● **ASSIGNED TASK**: Check every line below for the word "endpoints" and copy the ones that have it.

Saved entries:

===

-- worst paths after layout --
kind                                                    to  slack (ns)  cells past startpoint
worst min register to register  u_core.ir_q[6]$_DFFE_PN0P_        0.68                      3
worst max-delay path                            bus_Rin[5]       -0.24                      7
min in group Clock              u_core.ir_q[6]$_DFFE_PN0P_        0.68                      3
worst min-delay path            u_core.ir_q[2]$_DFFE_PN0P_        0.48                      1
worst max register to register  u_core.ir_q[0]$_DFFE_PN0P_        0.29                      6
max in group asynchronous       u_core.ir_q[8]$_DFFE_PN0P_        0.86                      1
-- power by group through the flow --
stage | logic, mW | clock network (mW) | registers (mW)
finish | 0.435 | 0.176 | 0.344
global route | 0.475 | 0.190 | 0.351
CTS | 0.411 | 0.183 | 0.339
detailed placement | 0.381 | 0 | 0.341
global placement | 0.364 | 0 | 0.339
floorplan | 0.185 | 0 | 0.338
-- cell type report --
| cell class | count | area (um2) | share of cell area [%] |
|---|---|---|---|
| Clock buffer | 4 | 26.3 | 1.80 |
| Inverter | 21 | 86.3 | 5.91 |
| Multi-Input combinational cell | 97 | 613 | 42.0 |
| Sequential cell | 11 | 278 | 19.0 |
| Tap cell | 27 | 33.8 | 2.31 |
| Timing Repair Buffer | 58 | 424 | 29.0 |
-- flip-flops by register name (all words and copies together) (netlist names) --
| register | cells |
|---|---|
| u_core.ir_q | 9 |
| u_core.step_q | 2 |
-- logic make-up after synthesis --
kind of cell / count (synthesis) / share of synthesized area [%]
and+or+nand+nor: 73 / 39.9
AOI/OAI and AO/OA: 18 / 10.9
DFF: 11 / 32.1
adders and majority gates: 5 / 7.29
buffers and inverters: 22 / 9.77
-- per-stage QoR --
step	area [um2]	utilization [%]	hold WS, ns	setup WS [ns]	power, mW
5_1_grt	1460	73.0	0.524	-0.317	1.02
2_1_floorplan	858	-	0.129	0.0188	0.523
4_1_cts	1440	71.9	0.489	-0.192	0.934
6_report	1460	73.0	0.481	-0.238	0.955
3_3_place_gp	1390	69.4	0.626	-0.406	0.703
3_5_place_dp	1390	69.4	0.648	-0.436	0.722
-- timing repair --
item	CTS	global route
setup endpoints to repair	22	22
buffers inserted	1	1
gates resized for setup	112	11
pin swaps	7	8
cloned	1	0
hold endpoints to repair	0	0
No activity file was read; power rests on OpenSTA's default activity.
$ cat src/rtl/gf2m_pkg.sv
// gf2m_pkg -- shared definitions for the GF(2^M) inverter.
//   GF_M_DEF / GF_POLY_DEF : default field degree and reduction polynomial
//   gf_state_e             : controller states
//   const_lat()            : accept-to-out_valid latency of the constant-time build
package gf2m_pkg;

  localparam int         GF_M_DEF    = 7;
  localparam logic [7:0] GF_POLY_DEF = 8'h83;  // x^7 + x + 1

  typedef enum logic [1:0] {
    IDLE = 2'd0,
    RUN  = 2'd1,
    DONE = 2'd2
  } gf_state_e;

  function automatic int const_lat(input int m);
    return 4 * m + 1;
  endfunction

endpackage

$ cat src/rtl/gf2m_div_x.sv
// gf2m_div_x -- combinational divide-by-x modulo POLY.
//   g : M-bit field element (bit 0 = constant term)
//   q : g / x mod POLY
// An odd g is first made divisible by x by adding POLY (constant term 1).
module gf2m_div_x
  import gf2m_pkg::*;
#(
  parameter int         M    = GF_M_DEF,
  parameter logic [M:0] POLY = (M+1)'(GF_POLY_DEF)
) (
  input  logic [M-1:0] g,
  output logic [M-1:0] q
);

  // (g ^ POLY) >> 1 folded: POLY[0] cancels g[0], so only POLY[M:1] matters.
  always_comb begin
    q = {1'b0, g[M-1:1]} ^ ({M{g[0]}} & POLY[M:1]);
  end

endmodule

$ cat src/rtl/gf2m_inverter.sv
// gf2m_inverter -- handshaked GF(2^M) inverter, binary extended Euclid,
// one algorithm step per clock.
//   clk, rst_n           : clock (rising edge), async active-low reset
//   flush                : synchronous abort back to IDLE (highest priority)
//   in_valid/in_ready    : operand handshake, in_ready high only in IDLE
//   in_a                 : operand, sampled only at accept
//   out_valid/out_ready  : result handshake, result held until taken
//   out_inv              : in_a^-1 mod POLY (0 for a zero operand)
//   out_zero_err         : operand was zero
//   busy                 : high while RUN
// Build option GF_INV_CONST_TIME_EN: every operand (zero included) takes
// exactly 4M+1 cycles from accept to out_valid; the datapath freezes once
// the result is found and a pad counter times the exit from RUN.
module gf2m_inverter
  import gf2m_pkg::*;
#(
  parameter int         M    = GF_M_DEF,
  parameter logic [M:0] POLY = (M+1)'(GF_POLY_DEF)
) (
  input  logic         clk,
  input  logic         rst_n,
  input  logic         flush,
  input  logic         in_valid,
  output logic         in_ready,
  input  logic [M-1:0] in_a,
  output logic         out_valid,
  input  logic         out_ready,
  output logic [M-1:0] out_inv,
  output logic         out_zero_err,
  output logic         busy
);

  localparam logic [M:0] ONE = (M+1)'(1);

  gf_state_e    state_q, state_d;
  logic [M:0]   u_q, u_d, v_q, v_d;
  logic [M-1:0] g1_q, g1_d, g2_q, g2_d;
  logic [M-1:0] inv_q, inv_d;
  logic         zero_q, zero_d;

  // one Euclid step, evaluated every cycle
  logic [M-1:0] g1_div, g2_div;
  logic [M:0]   su, sv;
  logic [M-1:0] sg1, sg2, hit_inv;
  logic         hit;

`ifdef GF_INV_CONST_TIME_EN
  localparam int            CW       = $clog2(4 * M + 2);
  // RUN is entered on the accept edge, so DONE must be entered on the
  // (4M)th edge after it; the counter reads 4M-1 at that edge.
  localparam logic [CW-1:0] PAD_LAST = CW'(const_lat(M) - 2);
  logic [CW-1:0] cnt_q, cnt_d;
  logic          found_q, found_d;
`endif

  gf2m_div_x #(.M(M), .POLY(POLY)) u_div_g1 (.g(g1_q), .q(g1_div));
  gf2m_div_x #(.M(M), .POLY(POLY)) u_div_g2 (.g(g2_q), .q(g2_div));

  // invariants: g1*a == u, g2*a == v (mod POLY)
  always_comb begin
    hit     = 1'b0;
    hit_inv = g1_q;
    su      = u_q;
    sv      = v_q;
    sg1     = g1_q;
    sg2     = g2_q;
    if (u_q == ONE) begin
      hit     = 1'b1;
      hit_inv = g1_q;
    end else if (v_q == ONE) begin
      hit     = 1'b1;
      hit_inv = g2_q;
    end else if (!u_q[0]) begin
      su  = u_q >> 1;
      sg1 = g1_div;
    end else if (!v_q[0]) begin
      sv  = v_q >> 1;
      sg2 = g2_div;
    end else if (u_q >= v_q) begin
      su  = u_q ^ v_q;
      sg1 = g1_q ^ g2_q;
    end else begin
      sv  = v_q ^ u_q;
      sg2 = g2_q ^ g1_q;
    end
  end

  always_comb begin
    state_d = state_q;
    u_d     = u_q;
    v_d     = v_q;
    g1_d    = g1_q;
    g2_d    = g2_q;
    inv_d   = inv_q;
    zero_d  = zero_q;
`ifdef GF_INV_CONST_TIME_EN
    cnt_d   = cnt_q;
    found_d = found_q;
`endif
    if (flush) begin
      state_d = IDLE;
      inv_d   = '0;
      zero_d  = 1'b0;
`ifdef GF_INV_CONST_TIME_EN
      cnt_d   = '0;
      found_d = 1'b0;
`endif
    end else begin
      case (state_q)
        IDLE: begin
          if (in_valid) begin
            u_d     = {1'b0, in_a};
            v_d     = POLY;
            g1_d    = '0;
            g1_d[0] = 1'b1;
            g2_d    = '0;
            zero_d  = 1'b0;
`ifdef GF_INV_CONST_TIME_EN
            cnt_d   = '0;
            found_d = 1'b0;
            state_d = RUN;
            if (in_a == '0) begin
              // result known up front; just pad out the latency
              inv_d   = '0;
              zero_d  = 1'b1;
              found_d = 1'b1;
            end
`else
            if (in_a == '0) begin
              inv_d   = '0;
              zero_d  = 1'b1;
              state_d = DONE;
            end else begin
              state_d = RUN;
            end
`endif
          end
        end
        RUN: begin
`ifdef GF_INV_CONST_TIME_EN
          cnt_d = cnt_q + CW'(1);
          if (cnt_q == PAD_LAST) state_d = DONE;
          if (!found_q) begin
            u_d  = su;
            v_d  = sv;
            g1_d = sg1;
            g2_d = sg2;
            if (hit) begin
              inv_d   = hit_inv;
              found_d = 1'b1;
            end
          end
`else
          u_d  = su;
          v_d  = sv;
          g1_d = sg1;
          g2_d = sg2;
          if (hit) begin
            inv_d   = hit_inv;
            state_d = DONE;
          end
`endif
        end
        DONE: begin
          if (out_ready) state_d = IDLE;
        end
        default: state_d = IDLE;
      endcase
    end
  end

  always_ff @(posedge clk or negedge rst_n) begin
    if (!rst_n) begin
      state_q <= IDLE;
      u_q     <= '0;
      v_q     <= '0;
      g1_q    <= '0;
      g2_q    <= '0;
      inv_q   <= '0;
      zero_q  <= 1'b0;
`ifdef GF_INV_CONST_TIME_EN
      cnt_q   <= '0;
      found_q <= 1'b0;
`endif
    end else begin
      state_q <= state_d;
      u_q     <= u_d;
      v_q     <= v_d;
      g1_q    <= g1_d;
      g2_q    <= g2_d;
      inv_q   <= inv_d;
      zero_q  <= zero_d;
`ifdef GF_INV_CONST_TIME_EN
      cnt_q   <= cnt_d;
      found_q <= found_d;
`endif
    end
  end

  assign in_ready     = (state_q == IDLE);
  assign out_valid    = (state_q == DONE);
  assign busy         = (state_q == RUN);
  assign out_inv      = inv_q;
  assign out_zero_err = zero_q;

endmodule
$ cat config.mk
export PLATFORM = sky130hd
export DESIGN_NAME = gf2m_inverter
export DESIGN_NICKNAME = d
export VERILOG_FILES = /design/src/rtl/gf2m_pkg.sv /design/src/rtl/gf2m_div_x.sv /design/src/rtl/gf2m_inverter.sv
export SDC_FILE = /design/constraint.sdc
export NUM_CORES = 1
export LEC_CHECK = 0
export ABC_AREA = 1
export BUFFER_PORTS_ARGS = -buffer_cell sky130_fd_sc_hd__buf_2
export CAP_MARGIN = 15
export CORE_ASPECT_RATIO = 1.25
export CORE_MARGIN = 2
export CORE_UTILIZATION = 35
export DETAILED_ROUTE_END_ITERATION = 7
export PLACE_DENSITY = 0.58
export SLEW_MARGIN = 20
export SYNTH_ARGS = -nofsm -noshare
export SYNTH_HDL_FRONTEND = slang
export SYNTH_SLANG_ARGS = --single-unit
$ cat constraint.sdc
create_clock -name clk -period 4.3 [get_ports clk]
set_input_delay 0.43 -clock clk [delete_from_list [all_inputs] [get_ports clk]]
set_output_delay 0.43 -clock clk [all_outputs]
set_load 0.1 [all_outputs]
==> results.yml <==
floorplanning:
  io_pins: 23
  die_h_um: 101
  die_x_um: 81.9
  dieArea_mm2: 0.00830
  rows: 35
  core_area_mm2: 0.00736
  initial_core_util_pct: 36.1
layout:
  final_layout_size_suffix_gt1_share_pct: 11.7
  syn_to_final_growth_pct: 9.81
  final_cell_mix: "120 x nand2_1, 40 x dfrtp_1, 35 x inv_1, 35 x nor2_1"
  final_common_cell: "nand2_1"
  diodes: 0
  nFillCells: 800
  layout.nets: 413
logic_synthesis:
  synthSimpleGateAreaFrac_pct: 34.6
  synth_cell_types: 31
  seq_area_frac_synth_pct: 37.7
  avgSynthCellArea_um2: 7.05
  synthMuxAreaShare_pct: 0
  ys_seq_elements: 40
  synth_top_family_by_area: "simple AND/OR/NAND/NOR gates"
  netlist_area_mm2: 0.00265
  ys_warn_count: 0
  syn-instance-count: 376
  synthXorXnorAreaFrac_pct: 2.97
  synth_nets: 396
  synth-compound-area-share_pct: 12.5
  synthAdderAreaFrac_pct: 3.77
placed_design:
  io_buffers: 22
  dp_slack_ns: 1.74
  dp.final_hpwl_um: 5070
  place_congestion: 0.902
job:
  cap_violations: 0
clock_network:
  cts_resized: 0
  cts.clk_slew.worst_paths_ns: 0.09
  htree_num_levels: 2
  cts_tree: "done"
  clockRootBuffer: "clkbuf_8"
  clock_path_buffers: 2
  cts_hold_repair.buffers: 0
  clock_sinks: 40
  cts_buffers: 5
  clock_latency_ns: 0.30
  post-cts-setup-buffer-count: 0
global_routing:
  gr-total-overflow: 0
  grt_pass1_wl_um: 11300
  grt_pass1_vias: 2449
  antenna_found_initial: 0
  grt_start_max_net_pins: 41
  track_usage_pct: 17.6
sta:
  tightestPinTransition_ns: 0.911
  setup_viol: 0
  fin_crit_ns: 2.55
  fin_skew_ns: 0.00323
  slew_headroom_pct: 39.3
  slew_violations: 0
  fin_tns_setup_ns: 0
  max_freq_mhz: 392
  worst_slack_ns: 1.75
  hold_viol_final: 0
  fin_crit_sh_pct: 59.4
  rsz0062_at_grt: "no"
worst_setup_path:
  start_kind: "register"
  endpoint_kind: "register"
  critPathKind: "register to register"
  crit_fanout: 15
  critPathRequiredTime_ns: 4.50
  worstPathArrival_ns: 2.75
routing:
  wl_per_cell_um: 13.6
  vias_per_cell: 4.97
  drc_errors: 0
  drtAntennaViolNets: 0
  firstDrtPassIters: 4
  routed_wl_um: 6590
  vias: 2414
  dr.first_iter.drc_count: 120
power:
  ir_drop_mv: 0.313
  power_density_mw_per_mm2: 721
  leakage_uw: 0.00146
worst_hold_path:
  hold_path_class: "input pin to async pin"
outcome:
  outcome: "completed"
per-stage QoR:
| stage | power, µW | util (%) | area (µm²) | hold slack (ns) | std cells |
|---|---|---|---|---|---|
| after detailed placement | 1780 | 38.0 | 2800 | 0.460 | 478 |
| after global placement | 1770 | 38.0 | 2800 | 0.458 | 478 |
| after CTS | 2120 | 39.6 | 2910 | 0.293 | 486 |
| after global routing | 2300 | 39.6 | 2910 | 0.337 | 486 |
| after floorplan | 1560 | - | 2650 | 0.134 | 376 |
| final | 2100 | 39.6 | 2910 | 0.252 | 486 |
per-layer routing:
layer,vias up,GRT usage (%),share of wire (%)
li1,1247,-,-
met1,1119,22.4,46
met2,42,30.3,49
met5,-,0,0
met3,6,2.23,2.7
met4,0,6.41,1.3
synthesized netlist by cell type:
library cell | n | share of area [%]
a21o_1 | 1 | 0.28
a21oi_1 | 15 | 2.8
a21oi_4 | 1 | 0.61
a22o_1 | 1 | 0.33
a22oi_1 | 7 | 2.0
and2_1 | 1 | 0.24
buf_2 | 4 | 0.75
buf_4 | 2 | 0.57
buf_6 | 3 | 1.3
clkbuf_1 | 3 | 0.42
dfrtp_1 | 40 | 38
ha_1 | 8 | 3.8
inv_1 | 35 | 5.0
inv_2 | 3 | 0.42
nand2_1 | 120 | 17
nand2_2 | 3 | 0.71
nand3_1 | 26 | 4.9
nand3b_1 | 6 | 1.7
nand4_1 | 3 | 0.71
nor2_1 | 35 | 5.0
nor2_2 | 5 | 1.2
nor2_4 | 1 | 0.42
nor2_8 | 1 | 0.75
nor3_1 | 6 | 1.1
nor4_1 | 2 | 0.47
o21ai_0 | 26 | 4.9
o21ai_1 | 2 | 0.38
o22ai_1 | 5 | 1.2
or2_2 | 2 | 0.47
xnor2_1 | 8 | 2.6
xor2_1 | 1 | 0.33
cell families after synthesis:
family | Yosys count
AO/OA/AOI/OAI | 58
XOR/XNOR | 9
adder cells (fa/ha/maj) | 8
buffers and inverters | 50
flip-flops | 40
AND/OR/NAND/NOR | 211
power breakdown:
part           internal, µW  leakage (µW)  total [µW]  switching (µW)
registers               473      0.000533         593             120
logic                   325      0.000875        1180             854
clock network           175     0.0000548         328             153
total                   973       0.00146        2100            1130
state kept, by name, summed over array words and instances, names as in the netlist:
signal	count
g1_q	7
u_q	8
out_zero_err	1
v_q	8
g2_q	7
out_inv	7
state_q	2
critical path, stage by stage, from the launching register on:
cell and delay (ns):
dfrtp_1 0.44, ha_1 0.35, nand2_1 0.09, nor3_1 0.22
nand2_1 0.10, nand3_1 0.30, nand2_1 0.26, nand2_2 0.29
nand2_2 0.24, nand2_1 0.11, nand2_1 0.06
area by class of cell:
| type | count | area, µm² | share of cell area, % |
|---|---|---|---|
| timing repair buffer | 22 | 110 | 3.78 |
| clock buffer | 5 | 68.8 | 2.36 |
| inverter | 38 | 143 | 4.90 |
| multi-input combinational | 286 | 1430 | 49.1 |
| sequential | 40 | 1000 | 34.4 |
| tap | 92 | 115 | 3.95 |
| clock inverter | 3 | 46.3 | 1.59 |
path summary, 6_finish.rpt:
kind,endpoint,slack (ns),cells after the start,startpoint
max in group asynchronous,u_q[1]$_DFFE_PN0P_,3.48,1,rst_n
max reg2reg,u_q[7]$_DFFE_PN0P_,1.75,10,u_q[6]$_DFFE_PN0P_
max,u_q[7]$_DFFE_PN0P_,1.75,10,u_q[6]$_DFFE_PN0P_
min reg2reg,out_inv[6]$_DFFE_PN0P_,0.48,2,out_inv[6]$_DFFE_PN0P_
min in group clk,out_zero_err$_DFFE_PN0P_,0.39,2,flush
min,v_q[7]$_DFFE_PN0P_,0.25,1,rst_n
Note: power is estimated with default switching activity, not from simulation.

===

● **ANSWER TO THIS TASK**:
setup endpoints to repair	22	22
hold endpoints to repair	0	0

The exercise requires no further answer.